◆ **Data under study**
★ ★ ★ ★ ★

Source: an optimization exercise on an open RTL-to-GDS flow (aim: small area and a short achievable clock period). Production flows keep margins and buffers that such runs may drop. The RTL was checked by simulation tests, not by an equivalence proof against the original design. Power and IR drop assume default switching activity.

==> flow/design.v <==
module regfile_wb_rdport #(
    parameter int DATA_W = 64,
    parameter int ADDR_W = 5,
    parameter int ZR_IDX = 31,
    parameter int NREG   = 32
) (
    input  logic [ADDR_W-1:0]            rd_addr,
    input  logic [NREG-1:0][DATA_W-1:0]  regs,
    input  logic [NREG-1:0]              pend,
    input  logic                         wb_en,
    input  logic [ADDR_W-1:0]            wb_addr,
    input  logic [DATA_W-1:0]            wb_data,
    output logic [DATA_W-1:0]            rd_data,
    output logic                         rd_busy
);
    logic is_zr;
    logic hit;
    assign is_zr = (rd_addr == ADDR_W'(ZR_IDX));
    assign hit   = wb_en && (wb_addr == rd_addr);
    always_comb begin
        rd_data = regs[rd_addr];
        if (is_zr)
            rd_data = '0;
        else if (hit)
            rd_data = wb_data;
    end
    assign rd_busy = pend[rd_addr] && !hit;
endmodule
module regfile_wb #(
    parameter int DATA_W = 64,
    parameter int ADDR_W = 5,
    parameter int ZR_IDX = 31
) (
    input  logic              clk,
    input  logic              rst,
    input  logic              wb_en,
    input  logic [ADDR_W-1:0] wb_addr,
    input  logic [DATA_W-1:0] wb_data,
    input  logic [ADDR_W-1:0] ra_addr,
    input  logic [ADDR_W-1:0] rb_addr,
    output logic [DATA_W-1:0] ra_data,
    output logic [DATA_W-1:0] rb_data,
    input  logic              pend_set,
    input  logic [ADDR_W-1:0] pend_addr,
    output logic              ra_busy,
    output logic              rb_busy,
    output logic [5:0]        pend_cnt
);
    localparam int NREG   = 1 << ADDR_W;
    localparam int NPORTS = 2;
    logic [NREG-1:0][DATA_W-1:0] regs_q, regs_d;
    logic [NREG-1:0]             pend_q, pend_d;
    logic [5:0]                  pend_cnt_q, pend_cnt_d;
    logic wr_ok;
    logic set_ok;
    assign wr_ok  = wb_en    && (wb_addr   != ADDR_W'(ZR_IDX));
    assign set_ok = pend_set && (pend_addr != ADDR_W'(ZR_IDX));
    always_comb begin
        regs_d = regs_q;
        if (wr_ok)
            regs_d[wb_addr] = wb_data;
        regs_d[ZR_IDX] = '0;
    end
    always_comb begin
        pend_d = pend_q;
        if (wr_ok)
            pend_d[wb_addr] = 1'b0;
        if (set_ok)
            pend_d[pend_addr] = 1'b1;
        pend_d[ZR_IDX] = 1'b0;
    end
    always_comb begin
        pend_cnt_d = '0;
        for (int i = 0; i < NREG; i++)
            pend_cnt_d = pend_cnt_d + 6'(pend_d[i]);
    end
    always_ff @(posedge clk or posedge rst) begin
        if (rst) begin
            regs_q     <= '0;
            pend_q     <= '0;
            pend_cnt_q <= '0;
        end else begin
            regs_q     <= regs_d;
            pend_q     <= pend_d;
            pend_cnt_q <= pend_cnt_d;
        end
    end
    assign pend_cnt = pend_cnt_q;
    logic [NPORTS-1:0][ADDR_W-1:0] rd_addr;
    logic [NPORTS-1:0][DATA_W-1:0] rd_data;
    logic [NPORTS-1:0]             rd_busy;
    assign rd_addr = {rb_addr, ra_addr};
    genvar g;
    generate
        for (g = 0; g < NPORTS; g++) begin : g_rd
            regfile_wb_rdport #(
                .DATA_W (DATA_W),
                .ADDR_W (ADDR_W),
                .ZR_IDX (ZR_IDX),
                .NREG   (NREG)
            ) u_rd (
                .rd_addr (rd_addr[g]),
                .regs    (regs_q),
                .pend    (pend_q),
                .wb_en   (wb_en),
                .wb_addr (wb_addr),
                .wb_data (wb_data),
                .rd_data (rd_data[g]),
                .rd_busy (rd_busy[g])
            );
        end
    endgenerate
    assign ra_data = rd_data[0];
    assign rb_data = rd_data[1];
    assign ra_busy = rd_busy[0];
    assign rb_busy = rd_busy[1];
endmodule
==> flow/run.sh <==
#!/bin/bash
# synth_recipe.tcl (not shown) runs the flow's synth.tcl, then flattens the netlist and writes it again
# the make line also repeats each setting of config.mk as NAME=value (left out here)
make -C /OpenROAD-flow-scripts/flow DESIGN_CONFIG=/design/flow/config.mk WORK_HOME=/design/flow/orfs CLKGATE_MAP_FILE= SYNTH_SCRIPT=/design/flow/synth_recipe.tcl finish
==> flow/config.mk <==
export PLATFORM = sky130hd
export DESIGN_NAME = regfile_wb
export DESIGN_NICKNAME = regfile_wb
export VERILOG_FILES = /design/flow/design.v
export SDC_FILE = /design/flow/constraint.sdc
export NUM_CORES = 4
export LEC_CHECK = 0
export CAP_MARGIN = 20
export CORE_MARGIN = 2
export CORE_UTILIZATION = 40
export SLEW_MARGIN = 20
==> flow/constraint.sdc <==
create_clock -name core_clock -period 7.5 [get_ports {clk}]
set_input_delay 1.5000 -clock core_clock [delete_from_list [all_inputs] [get_ports {clk}]]
set_output_delay 1.5000 -clock core_clock [all_outputs]
set_load 0.01 [all_outputs]
Source: an optimization exercise on an open RTL-to-GDS flow (aim: small area and a short achievable clock period). Production flows keep margins and buffers that such runs may drop. Where RTL was checked, it was by simulation tests only, not by an equivalence proof against the original.

// fp_module
module fp_module (
    input  logic                     i_clk,
    input  logic                     i_rst,
    input  fp_format_pkg::fp_word_t  i_data_r1,
    input  fp_format_pkg::fp_word_t  i_data_r2,
    input  logic [5-1:0]      i_alu_ctrl,
    output fp_format_pkg::fp_word_t  o_data,
    output logic                     o_invalid
);
clock: 17.0 ns
lec_check: 0
abc_area: 1
cap_margin: 20
core_margin: 2
core_utilization: 40
setup_slack_margin: 4.5
slew_margin: 20
standard.sh (not shown) runs the stock make flow with config.mk's settings and CLKGATE_MAP_FILE= SYNTH_SCRIPT=/design/flow/synth_recipe.tcl, a recipe that flattens the netlist after the stock synthesis.
==> flow/flow/run.sh <==
#!/bin/bash
set -euo pipefail
export BUFFER_PORTS_ARGS="-buffer_cell sky130_fd_sc_hd__buf_1"
R=orfs/results/sky130hd/fp_module/base
bash standard.sh synth > standard_synth.log 2>&1
cp $R/1_2_yosys.v yosys_netlist_standard.v
python3 flow/fixpol.py yosys_netlist_standard.v $R/1_2_yosys.v > fixpol.log 2>&1
rm -f $R/1_synth.odb $R/1_synth.sdc
bash standard.sh finish > standard_flow.log 2>&1
Other scripts of this flow, unchanged in this note and not shown: flow/flow/fixpol.py
Then changed:
--- a/flow/design.v
+++ b/flow/design.v
@@ -9,16 +9,48 @@
 package fp_op_pkg;
     typedef enum logic [5-1:0] {
         FP_FSUB   = 5'b01010,
         FP_FMUL   = 5'b01011,
         FP_FCLASS = 5'b01111
     } fp_op_e;
     typedef logic [32-1:0] fp_class_t;
 endpackage
+module fp_add_sk #(
+    parameter int W = 48,
+    parameter int L = 6      
+) (
+    input  logic [W-1:0] i_a,
+    input  logic [W-1:0] i_b,
+    input  logic         i_cin,
+    output logic [W-1:0] o_sum
+);
+    logic [W-1:0] p;
+    logic [W-1:0] g [0:L];
+    logic [W-1:0] t [0:L];
+    assign p    = i_a ^ i_b;
+    assign g[0] = (i_a & i_b) | {{(W-1){1'b0}}, p[0] & i_cin};
+    assign t[0] = p;
+    genvar l, i;
+    generate
+        for (l = 0; l < L; l++) begin : g_lv
+            for (i = 0; i < W; i++) begin : g_bit
+                if (((i >> l) & 1) == 1) begin : g_merge
+                    localparam int J = ((i >> l) << l) - 1;
+                    assign g[l+1][i] = g[l][i] | (t[l][i] & g[l][J]);
+                    assign t[l+1][i] = t[l][i] & t[l][J];
+                end else begin : g_pass
+                    assign g[l+1][i] = g[l][i];
+                    assign t[l+1][i] = t[l][i];
+                end
+            end
+        end
+    endgenerate
+    assign o_sum = p ^ {g[L][W-2:0], i_cin};
+endmodule
 module fp_ones_below #(
     parameter int W = 24,
     parameter int L = 5      
 ) (
     input  logic [W-2:0] i_bits,
     output logic [W-1:0] o_ones
 );
     logic [W-1:0] lv [0:L];
@@ -105,17 +137,22 @@
         for (k = 0; k < 5; k++) begin : g_align
             localparam int S = 1 << (4 - k);
             assign sh[k+1] = exp_diff[4-k] ? (sh[k] >> S) : sh[k];
             assign st[k+1] = st[k] | (exp_diff[4-k] & (|sh[k][S-1:0]));
         end
     endgenerate
     assign far      = |exp_diff[7:5];
     assign small_al = far ? {26'd0, |sig_small} : {sh[5][26:1], sh[5][0] | st[5]};
-    assign mag = {1'b0, sig_big, 3'b000} + ({1'b0, small_al} ^ {28{eff_sub}}) + {27'd0, eff_sub};
+    fp_add_sk #(.W(28), .L(5)) u_add (
+        .i_a   ({1'b0, sig_big, 3'b000}),
+        .i_b   ({1'b0, small_al} ^ {28{eff_sub}}),
+        .i_cin (eff_sub),
+        .o_sum (mag)
+    );
     always_comb begin
         lz = 5'd27;
         for (int i = 0; i < 28; i++) begin
             if (mag[i]) lz = 5'(27 - i);
         end
     end
     assign norm = mag << lz;
     assign o_norm_zero = (mag == 28'd0);
@@ -2051,17 +2088,17 @@
     assign s939 = c766 ^ s849 ^ c848;
     assign c940 = (c766 & s849) | (c766 & c848) | (s849 & c848);
     assign s941 = 1'b1 ^ s851 ^ c850;
     assign c942 = (1'b1 & s851) | (1'b1 & c850) | (s851 & c850);
     assign s943 = pp323 ^ pp348 ^ c852;
     assign c944 = (pp323 & pp348) | (pp323 & c852) | (pp348 & c852);
     assign row_x = {s943, s941, s939, s937, s935, s933, s931, s929, s927, s925, s923, s921, s919, s917, s915, s913, s911, s909, s907, s905, s903, s901, s899, s897, s895, s893, s891, s889, s887, s885, s883, s881, s879, s877, s875, s873, s871, s869, s867, s865, s863, s861, s859, s857, s855, pp54, pp2, pp1};
     assign row_y = {c942, c940, c938, c936, c934, c932, c930, c928, c926, c924, c922, c920, c918, c916, c914, c912, c910, c908, c906, c904, c902, c900, c898, c896, c894, c892, c890, c888, c886, c884, c882, c880, c878, c876, c874, c872, c870, c868, c866, c864, c862, c860, c858, c856, c854, s853, 1'b0, pp27};
-    assign p = row_x + row_y;
+    fp_add_sk #(.W(48), .L(6)) u_cpa (.i_a(row_x), .i_b(row_y), .i_cin(1'b0), .o_sum(p));
 endmodule
 module fp_mul (
     input  logic [31:0] i_a,
     input  logic [31:0] i_b,
     output logic        o_norm_sign,
     output logic [9:0]  o_norm_exp,
     output logic [26:0] o_norm_sig,
     output logic        o_norm_zero
The new run completed without violations.
Final cell count came out lower by 0.64%.
Wire length came out lower by 1.6%.
Die area came out lower by 0.91%.
Area after synthesis came out lower by 0.92%.
Synthesized cell count came out lower by 1.7%.
Via count came out lower by 1.8%.
Only the layout flow was run in the second run of this note; the RTL was not checked for function there.

[re-timing with driven ports]
How much do the figures lean on ideal ports? The routed layouts below were timed once more, with nothing changed but the port constraints.
Step 1: set_driving_cell puts a clkbuf_16 on i_clk and a buf_2 on each other input, an assumption about the parent block.
Step 2 also shifts input and output timing later by t, the mid clock arrival at the registers, as if the neighbouring blocks saw the same clock.
Slacks: no drivers / after step 1 / after step 2; pairs: no drivers / after step 1.
run | t (ns) | setup WS [ns] | worst register clock-pin slew, ns
the first run | 0.310 | 5.065 / 5.039 / 4.729 | 0.06 / 0.06
the second run | 0.311 | 4.898 / 4.900 / 4.589 | 0.06 / 0.06
After both steps every run listed still meets setup and hold. The setup slack of the first run, which loses most, moves by -0.026 ns with the drivers and by -0.336 ns with both steps.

★ ★ ★ ★ ★

◆ **Exercise instructions**
Could you filter the entries above for lines holding the string "count" and copy them?

◆ **Response for this exercise**
Final cell count came out lower by 0.64%.
Synthesized cell count came out lower by 1.7%.
Via count came out lower by 1.8%.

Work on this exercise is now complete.